Work to be completed
Looking through the listing, how many of its lines hold the word "gates"? Answer with only the number.

*** Opening Task inputs ***

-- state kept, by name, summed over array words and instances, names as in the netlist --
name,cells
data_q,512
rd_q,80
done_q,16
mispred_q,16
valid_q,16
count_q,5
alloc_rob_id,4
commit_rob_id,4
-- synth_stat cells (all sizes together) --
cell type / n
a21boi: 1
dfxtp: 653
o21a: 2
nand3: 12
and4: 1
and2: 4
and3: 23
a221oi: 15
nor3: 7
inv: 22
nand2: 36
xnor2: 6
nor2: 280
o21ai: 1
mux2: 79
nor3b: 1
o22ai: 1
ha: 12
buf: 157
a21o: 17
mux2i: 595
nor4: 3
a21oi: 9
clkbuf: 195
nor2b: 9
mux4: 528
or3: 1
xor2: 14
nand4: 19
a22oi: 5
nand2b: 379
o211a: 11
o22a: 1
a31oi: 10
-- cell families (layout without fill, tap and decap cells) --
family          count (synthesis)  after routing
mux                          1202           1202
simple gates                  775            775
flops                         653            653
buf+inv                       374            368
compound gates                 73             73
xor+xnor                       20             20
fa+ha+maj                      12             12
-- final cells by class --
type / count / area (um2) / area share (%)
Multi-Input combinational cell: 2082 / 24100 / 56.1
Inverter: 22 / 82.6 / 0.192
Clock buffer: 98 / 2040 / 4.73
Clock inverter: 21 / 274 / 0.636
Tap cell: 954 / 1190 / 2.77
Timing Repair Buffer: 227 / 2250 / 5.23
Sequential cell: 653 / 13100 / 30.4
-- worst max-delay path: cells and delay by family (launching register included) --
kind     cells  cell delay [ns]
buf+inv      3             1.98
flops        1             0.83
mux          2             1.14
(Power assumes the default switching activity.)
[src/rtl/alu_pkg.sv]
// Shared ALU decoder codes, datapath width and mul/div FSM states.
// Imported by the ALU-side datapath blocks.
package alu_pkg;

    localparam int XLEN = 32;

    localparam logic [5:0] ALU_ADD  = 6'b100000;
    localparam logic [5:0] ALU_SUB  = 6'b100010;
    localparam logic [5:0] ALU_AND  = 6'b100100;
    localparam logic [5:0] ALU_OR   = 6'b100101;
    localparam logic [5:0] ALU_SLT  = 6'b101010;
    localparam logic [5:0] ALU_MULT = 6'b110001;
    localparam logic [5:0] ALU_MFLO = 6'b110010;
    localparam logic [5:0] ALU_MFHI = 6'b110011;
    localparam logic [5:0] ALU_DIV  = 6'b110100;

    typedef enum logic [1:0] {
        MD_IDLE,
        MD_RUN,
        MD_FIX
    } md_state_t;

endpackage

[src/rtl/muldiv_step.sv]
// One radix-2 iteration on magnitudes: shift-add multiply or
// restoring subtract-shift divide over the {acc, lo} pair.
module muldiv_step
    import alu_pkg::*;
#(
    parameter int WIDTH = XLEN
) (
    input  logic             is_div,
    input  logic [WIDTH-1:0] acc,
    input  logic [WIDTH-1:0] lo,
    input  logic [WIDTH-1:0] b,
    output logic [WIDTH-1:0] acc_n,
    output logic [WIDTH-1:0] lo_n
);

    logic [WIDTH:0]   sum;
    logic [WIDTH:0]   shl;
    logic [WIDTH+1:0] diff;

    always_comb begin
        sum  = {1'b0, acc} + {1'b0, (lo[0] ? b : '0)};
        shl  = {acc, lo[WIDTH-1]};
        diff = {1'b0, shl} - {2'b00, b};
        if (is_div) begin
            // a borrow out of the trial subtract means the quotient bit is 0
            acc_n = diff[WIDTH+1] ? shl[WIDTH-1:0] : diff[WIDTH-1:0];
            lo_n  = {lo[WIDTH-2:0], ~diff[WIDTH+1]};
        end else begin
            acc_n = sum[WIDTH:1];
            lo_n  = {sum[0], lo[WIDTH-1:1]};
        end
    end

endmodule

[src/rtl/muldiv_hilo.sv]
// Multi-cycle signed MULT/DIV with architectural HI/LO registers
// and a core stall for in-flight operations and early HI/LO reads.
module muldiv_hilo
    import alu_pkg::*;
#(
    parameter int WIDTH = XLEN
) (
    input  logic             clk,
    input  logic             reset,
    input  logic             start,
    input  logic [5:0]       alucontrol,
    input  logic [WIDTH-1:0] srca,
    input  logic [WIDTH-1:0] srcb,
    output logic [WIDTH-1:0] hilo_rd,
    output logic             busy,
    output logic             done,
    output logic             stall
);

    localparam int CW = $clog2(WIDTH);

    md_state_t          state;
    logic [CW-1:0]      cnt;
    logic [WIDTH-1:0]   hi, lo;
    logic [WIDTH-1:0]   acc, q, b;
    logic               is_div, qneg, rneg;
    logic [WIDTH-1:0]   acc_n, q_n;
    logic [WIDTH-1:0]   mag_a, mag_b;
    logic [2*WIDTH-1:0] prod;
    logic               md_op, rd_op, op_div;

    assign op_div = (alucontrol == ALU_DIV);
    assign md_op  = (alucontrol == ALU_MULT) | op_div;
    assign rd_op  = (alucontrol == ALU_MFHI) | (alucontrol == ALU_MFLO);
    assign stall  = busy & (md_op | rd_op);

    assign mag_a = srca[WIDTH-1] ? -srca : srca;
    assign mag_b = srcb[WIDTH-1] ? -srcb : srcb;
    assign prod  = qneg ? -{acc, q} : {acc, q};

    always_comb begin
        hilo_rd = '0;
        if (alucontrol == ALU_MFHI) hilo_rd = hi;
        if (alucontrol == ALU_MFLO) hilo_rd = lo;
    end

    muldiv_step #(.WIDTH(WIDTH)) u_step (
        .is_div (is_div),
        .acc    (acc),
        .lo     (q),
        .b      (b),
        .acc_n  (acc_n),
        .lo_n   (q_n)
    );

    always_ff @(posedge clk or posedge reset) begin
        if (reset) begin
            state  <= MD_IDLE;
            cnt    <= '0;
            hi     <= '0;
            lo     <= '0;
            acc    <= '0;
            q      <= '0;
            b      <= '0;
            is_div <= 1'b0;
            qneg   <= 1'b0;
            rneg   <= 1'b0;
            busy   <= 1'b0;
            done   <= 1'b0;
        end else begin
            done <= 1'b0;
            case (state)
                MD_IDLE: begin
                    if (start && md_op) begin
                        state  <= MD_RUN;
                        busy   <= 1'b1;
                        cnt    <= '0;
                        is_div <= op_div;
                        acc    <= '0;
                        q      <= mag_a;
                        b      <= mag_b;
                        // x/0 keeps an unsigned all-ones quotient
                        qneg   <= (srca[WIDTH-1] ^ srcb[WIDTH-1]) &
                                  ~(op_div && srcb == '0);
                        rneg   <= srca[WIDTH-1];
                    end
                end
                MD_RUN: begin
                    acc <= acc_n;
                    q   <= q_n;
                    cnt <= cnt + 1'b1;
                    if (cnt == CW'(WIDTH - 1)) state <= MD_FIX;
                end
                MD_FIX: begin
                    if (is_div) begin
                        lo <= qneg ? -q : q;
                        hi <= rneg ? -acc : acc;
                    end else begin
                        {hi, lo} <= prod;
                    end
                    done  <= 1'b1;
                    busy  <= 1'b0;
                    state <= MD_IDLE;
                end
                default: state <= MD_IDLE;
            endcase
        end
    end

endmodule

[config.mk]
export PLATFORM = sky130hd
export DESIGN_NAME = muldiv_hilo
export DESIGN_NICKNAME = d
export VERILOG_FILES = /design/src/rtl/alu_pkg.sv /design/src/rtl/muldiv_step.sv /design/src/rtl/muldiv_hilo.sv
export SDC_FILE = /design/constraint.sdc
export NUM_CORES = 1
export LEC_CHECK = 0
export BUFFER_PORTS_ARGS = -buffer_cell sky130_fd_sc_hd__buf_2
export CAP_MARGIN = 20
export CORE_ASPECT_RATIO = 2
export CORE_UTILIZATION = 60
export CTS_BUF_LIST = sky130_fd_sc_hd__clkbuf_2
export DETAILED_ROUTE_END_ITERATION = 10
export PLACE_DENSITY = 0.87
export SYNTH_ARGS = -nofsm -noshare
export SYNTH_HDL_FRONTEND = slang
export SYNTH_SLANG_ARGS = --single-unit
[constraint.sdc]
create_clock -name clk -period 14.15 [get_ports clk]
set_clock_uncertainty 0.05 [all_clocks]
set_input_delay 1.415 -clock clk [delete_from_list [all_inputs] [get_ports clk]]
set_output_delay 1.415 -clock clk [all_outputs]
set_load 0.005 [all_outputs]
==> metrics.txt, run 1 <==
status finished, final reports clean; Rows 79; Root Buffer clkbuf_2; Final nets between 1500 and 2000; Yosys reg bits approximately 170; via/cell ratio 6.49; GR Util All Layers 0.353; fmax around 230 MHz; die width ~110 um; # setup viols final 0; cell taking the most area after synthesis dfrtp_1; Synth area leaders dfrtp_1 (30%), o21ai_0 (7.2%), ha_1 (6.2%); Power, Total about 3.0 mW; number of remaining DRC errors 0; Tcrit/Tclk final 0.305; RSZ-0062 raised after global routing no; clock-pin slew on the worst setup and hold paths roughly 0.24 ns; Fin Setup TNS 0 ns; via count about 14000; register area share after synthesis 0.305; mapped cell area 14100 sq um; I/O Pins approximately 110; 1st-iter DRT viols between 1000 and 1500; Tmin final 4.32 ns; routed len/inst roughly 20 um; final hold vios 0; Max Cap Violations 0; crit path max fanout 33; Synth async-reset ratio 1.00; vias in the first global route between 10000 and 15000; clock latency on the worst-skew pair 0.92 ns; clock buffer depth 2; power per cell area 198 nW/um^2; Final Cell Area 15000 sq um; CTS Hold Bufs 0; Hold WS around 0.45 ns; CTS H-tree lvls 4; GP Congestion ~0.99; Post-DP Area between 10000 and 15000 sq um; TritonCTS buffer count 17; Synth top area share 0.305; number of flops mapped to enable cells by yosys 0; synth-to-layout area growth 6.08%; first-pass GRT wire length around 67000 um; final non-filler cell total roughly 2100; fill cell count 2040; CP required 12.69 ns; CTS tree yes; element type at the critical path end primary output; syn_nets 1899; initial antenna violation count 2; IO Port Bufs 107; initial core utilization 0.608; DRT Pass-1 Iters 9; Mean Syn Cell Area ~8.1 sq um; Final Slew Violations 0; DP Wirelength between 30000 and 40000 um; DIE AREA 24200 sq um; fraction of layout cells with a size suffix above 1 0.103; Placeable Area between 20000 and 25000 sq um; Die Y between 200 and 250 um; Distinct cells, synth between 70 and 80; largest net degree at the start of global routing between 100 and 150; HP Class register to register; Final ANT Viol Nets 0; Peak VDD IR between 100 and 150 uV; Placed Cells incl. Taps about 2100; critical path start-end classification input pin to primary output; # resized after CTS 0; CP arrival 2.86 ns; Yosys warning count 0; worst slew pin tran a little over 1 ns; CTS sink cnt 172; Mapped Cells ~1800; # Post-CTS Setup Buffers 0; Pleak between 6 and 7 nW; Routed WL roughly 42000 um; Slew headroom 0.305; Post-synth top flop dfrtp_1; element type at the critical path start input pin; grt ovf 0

*** Closing Task inputs ***

Final answer
2